I would argue that it is abusive. Because the proposed interventions (tracheostomy and PEG tube) were not to achieve any other goal other than prolonging his death, they are the very definition of unnecessary surgery, which can’t be anything other than causing harm. In this case numerous second opinions had already been obtained by Alfie’s parents, from specialists from a number of different countries, and they were all in agreement. So at what point to you stop the “one last second opinion?” The judgment stopped a potential unending tour of Europe, just trying “one last thing,” a litany of unnecessary procedures proposed by people who should know better.

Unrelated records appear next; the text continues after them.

## src/core/misc_event_pkg.sv

```systemverilog
/*
  Constants for the miscellaneous event interrupt block: register offsets,
  field positions and values after reset.
  Assumes an 8-bit register access port with 8-bit addresses.
*/
package misc_event_pkg;

  localparam int          EVENT_COUNT        = 5;
  localparam logic [7:0]  STATUS_OFFSET      = 8'h28;
  localparam logic [7:0]  MASK_OFFSET        = 8'h29;
  localparam logic [7:0]  SENSE_OFFSET       = 8'h2A;

  localparam int          WAKE_DONE_BIT      = 0;
  localparam int          SLEEP_DONE_BIT     = 1;
  localparam int          BUTTON_EVENT_BIT   = 2;
  localparam int          SUPPLY_LOW_BIT     = 3;
  localparam int          SUPPLY_OVER_BIT    = 4;

  localparam logic [4:0]  STATUS_RESET       = 5'h00;
  localparam logic [4:0]  MASK_RESET         = 5'h1F;
  localparam logic [4:0]  SENSE_RESET        = 5'h00;
  localparam logic [1:0]  SYNC_RESET         = 2'h0;

endpackage : misc_event_pkg

```

## src/core/misc_event_mask_sense.sv

```systemverilog
/*
  Miscellaneous event interrupt logic: latched status, mask and live sense
  registers for five power-management events, and the active-low interrupt.
  Assumes a simple synchronous 8-bit register port on sys_clk and event
  levels that arrive from analog or other-clock logic.
  Read and write strobes are single-cycle pulses; read data stands for
  one cycle after the read edge and reads zero otherwise.
  Writes to the sense register and to unused offsets are ignored.
  An event level needs three edges to reach its status flag, and the
  interrupt pin follows the status one edge later.
  Reset is synchronous, so sys_clk must run while rst_b is low.
*/
// Function
// [RQ1] Status bit clears on read or write-one.
// [RQ2] Mask zero lets set status pull interrupt.
// [RQ3] Mask one blocks that status from interrupt.
// [RQ4] Mask bit 0 wake-done, resets 1, async set; code sets it on a sys_clk edge after sync.
// [RQ5] Mask bit 1 sleep-done, resets to one.
// [RQ6] Mask bit 2 button event, resets one.
// [RQ7] Mask bit 3 supply-low warning, resets one.
// [RQ8] Mask bit 4 overvoltage; bits 7..5 unused.
// [RQ9] Sense bits 0,1 show transitions in progress.
// [RQ10] Sense bit 2 follows button input level.
// [RQ11] Sense bit 3 shows supply below warning.
// [RQ12] Sense bit 4 shows overvoltage; upper unused.
// [RQ13] Status latches wake, sleep, button events.
// [RQ14] Status latches supply low, overvoltage crossings.
// [RQ15] Interrupt is OR of unmasked status, low.
`timescale 1ns/10ps
`default_nettype none
module misc_event_mask_sense
  import misc_event_pkg::*;
(
  // Clock and reset.
  input  wire logic       sys_clk,
  input  wire logic       rst_b,
  // Register access port.
  input  wire logic [7:0] reg_addr,
  input  wire logic       reg_wr,
  input  wire logic       reg_rd,
  input  wire logic [7:0] reg_wdata,
  output logic      [7:0] reg_rdata,
  // Event levels from the power sequencer and comparators.
  input  wire logic       wake_in_progress,
  input  wire logic       sleep_in_progress,
  input  wire logic       power_button_input,
  input  wire logic       supply_low_threshold,
  input  wire logic       supply_over_threshold,
  // Asynchronous request to set the wake-done mask bit.
  input  wire logic       wake_mask_set,
  // Interrupt to the host, active low.
  output logic            irq_out_n
);

  // Event levels, raw and after the synchronisers.
  logic [EVENT_COUNT-1:0] level_raw;
  logic [EVENT_COUNT-1:0] level_sync;
  logic [EVENT_COUNT-1:0] rise_pulse;
  // Register state and next values.
  logic [EVENT_COUNT-1:0] status_reg;
  logic [EVENT_COUNT-1:0] status_next;
  logic [EVENT_COUNT-1:0] mask_reg;
  logic [EVENT_COUNT-1:0] mask_next;
  logic [EVENT_COUNT-1:0] sense_reg;
  logic [EVENT_COUNT-1:0] sense_next;
  logic [EVENT_COUNT-1:0] event_set;
  logic [7:0]             rdata_reg;
  logic [7:0]             rdata_next;
  logic                   irq_n_reg;
  logic                   irq_n_next;
  logic                   wake_set_rise;
  // Decoded register strobes.
  logic                   status_read;
  logic                   status_write;
  logic                   mask_write;

  // Decodes a register offset against the port address.
  function automatic logic hit(input logic [7:0] addr, input logic [7:0] offset);
    hit = (addr == offset);
  endfunction : hit

  // Gather the event levels in status-bit order.
  assign level_raw = {supply_over_threshold, supply_low_threshold, power_button_input,
                      sleep_in_progress, wake_in_progress};

  // Synchronise every event level before any logic reads it.
  genvar gi;
  generate
    for (gi = 0; gi < EVENT_COUNT; gi++) begin : g_sync
      event_edge_sync u_sync (
        .sys_clk    (sys_clk),
        .rst_b      (rst_b),
        .level_in   (level_raw[gi]),
        .level_sync (level_sync[gi]),
        .rise_pulse (rise_pulse[gi])
      );
    end
  endgenerate

  // The mask set request is a pin from outside, so it is synchronised too.
  event_edge_sync u_mask_set_sync (
    .sys_clk    (sys_clk),
    .rst_b      (rst_b),
    .level_in   (wake_mask_set),
    .level_sync (),
    .rise_pulse (wake_set_rise)
  );

  // Transitions latch on completion (falling in-progress), comparators on entry.
  always_comb begin
    event_set                   = rise_pulse;
    // Transition flags fire when the in-progress level drops.
    event_set[WAKE_DONE_BIT]    = sense_reg[WAKE_DONE_BIT] & ~level_sync[WAKE_DONE_BIT]; // RQ13
    event_set[SLEEP_DONE_BIT]   = sense_reg[SLEEP_DONE_BIT] & ~level_sync[SLEEP_DONE_BIT]; // RQ13
    // The button flag fires on either edge of its level.
    event_set[BUTTON_EVENT_BIT] = sense_reg[BUTTON_EVENT_BIT] ^ level_sync[BUTTON_EVENT_BIT]; // RQ13
    event_set[SUPPLY_LOW_BIT]   = rise_pulse[SUPPLY_LOW_BIT]; // RQ14
    event_set[SUPPLY_OVER_BIT]  = rise_pulse[SUPPLY_OVER_BIT]; // RQ14
  end

  // Address-qualified strobes, shared by the status and mask groups.
  // A read and a write in one cycle both take effect.
  assign status_read  = reg_rd & hit(reg_addr, STATUS_OFFSET);
  assign status_write = reg_wr & hit(reg_addr, STATUS_OFFSET);
  assign mask_write   = reg_wr & hit(reg_addr, MASK_OFFSET);

  // Status: a read clears every flag, a write of one clears that flag.
  always_comb begin
    status_next = status_reg;
    if (status_read) begin
      status_next = '0; // RQ1
    end
    if (status_write) begin
      status_next = status_next & ~reg_wdata[EVENT_COUNT-1:0]; // RQ1
    end
    // A flag that sets in the cycle it is cleared stays set, so no event is lost.
    status_next = status_next | event_set; // RQ13 RQ14
    if (!rst_b) begin
      status_next = STATUS_RESET;
    end
  end

  // Register the status flags.
  always_ff @(posedge sys_clk) begin
    status_reg <= status_next;
  end

  // Mask: a host write stores the bits; the external request sets bit 0.
  always_comb begin
    mask_next = mask_reg;
    if (mask_write) begin
      mask_next = reg_wdata[EVENT_COUNT-1:0]; // RQ5 RQ6 RQ7 RQ8
    end
    // The external set wins over a host write of zero in the same cycle.
    if (wake_set_rise) begin
      mask_next[WAKE_DONE_BIT] = 1'b1; // RQ4
    end
    if (!rst_b) begin
      mask_next = MASK_RESET; // RQ4 RQ5 RQ6 RQ7 RQ8
    end
  end

  // Register the mask bits.
  always_ff @(posedge sys_clk) begin
    mask_reg <= mask_next;
  end

  // Sense: the synchronised levels, held one edge so reads see a settled value.
  always_comb begin
    sense_next = level_sync; // RQ9 RQ10 RQ11 RQ12
    if (!rst_b) begin
      sense_next = SENSE_RESET;
    end
  end

  // Register the sense bits; they also serve as the previous level for edges.
  always_ff @(posedge sys_clk) begin
    sense_reg <= sense_next;
  end

  // Read data: the addressed register for one cycle, zero otherwise.
  always_comb begin
    rdata_next = 8'h00;
    // Unused offsets and the unused upper bits read as zero.
    if (reg_rd) begin
      if (hit(reg_addr, STATUS_OFFSET)) begin
        rdata_next = {3'h0, status_reg}; // RQ13 RQ14
      end else if (hit(reg_addr, MASK_OFFSET)) begin
        rdata_next = {3'h0, mask_reg}; // RQ8
      end else if (hit(reg_addr, SENSE_OFFSET)) begin
        rdata_next = {3'h0, sense_reg}; // RQ12
      end
    end
    if (!rst_b) begin
      rdata_next = 8'h00;
    end
  end

  // Register the read data.
  always_ff @(posedge sys_clk) begin
    rdata_reg <= rdata_next;
  end

  // Interrupt: low while any set status bit has its mask cleared.
  always_comb begin
    // The pin is released one edge after no unmasked flag remains.
    irq_n_next = ~|(status_reg & ~mask_reg); // RQ2 RQ3 RQ15
    if (!rst_b) begin
      irq_n_next = 1'b1;
    end
  end

  // Register the interrupt level so the pin cannot glitch between edges.
  always_ff @(posedge sys_clk) begin
    irq_n_reg <= irq_n_next;
  end

  // Drive the outputs straight from their registers.
  assign reg_rdata = rdata_reg;
  assign irq_out_n = irq_n_reg;

endmodule : misc_event_mask_sense
`default_nettype wire

```

## src/core/event_edge_sync.sv

```systemverilog
/*
  Two-flop synchroniser for one external level, with a rising-edge pulse
  taken from the synchronised level.
  Assumes the level comes from outside the sys_clk domain.
*/
`timescale 1ns/10ps
`default_nettype none
module event_edge_sync
  import misc_event_pkg::*;
(
  // Clock and reset.
  input  wire logic sys_clk,
  input  wire logic rst_b,
  // Level in and conditioned results out.
  input  wire logic level_in,
  output logic      level_sync,
  output logic      rise_pulse
);

  logic [1:0] sync_reg;
  logic [1:0] sync_next;
  logic       last_reg;
  logic       last_next;

  // Shift the level through both stages; only the second stage is looked at.
  always_comb begin
    sync_next = {sync_reg[0], level_in};
    last_next = sync_reg[1];
    if (!rst_b) begin
      sync_next = SYNC_RESET;
      last_next = 1'b0;
    end
  end

  // Register the synchroniser state.
  always_ff @(posedge sys_clk) begin
    sync_reg <= sync_next;
    last_reg <= last_next;
  end

  // Present the clean level and its rising edge.
  assign level_sync = sync_reg[1];
  assign rise_pulse = sync_reg[1] & ~last_reg;

endmodule : event_edge_sync
`default_nettype wire

```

I can’t begin to imagine what it would be like to be in the position of Alfie’s parents, but I would think that most of us would leave no stone unturned in trying to find a cure, but, again, emotional compromise is a thing. On occasion this has the effect of losing sight of the real goal, which is to do what is best for the patient. On the surface, it does appear counterintuitive that death could ever be the best option, but when trapped in a prison of a body, unable to think, move, swallow or breath unaided, yet possibly being in pain, death really is the kindest of outcomes.

That was not the basis of the judgement. Have you read it?

 I don’t view it as a stretch. Don’t think we’ll be changing each other’s minds on this one. 

Some people must define " life" very differently. I don't let myself think of this kids artificial existence(if he knows or senses anything at all it's pure hell) as life. This was WAY past the decision making, fact gathering stage.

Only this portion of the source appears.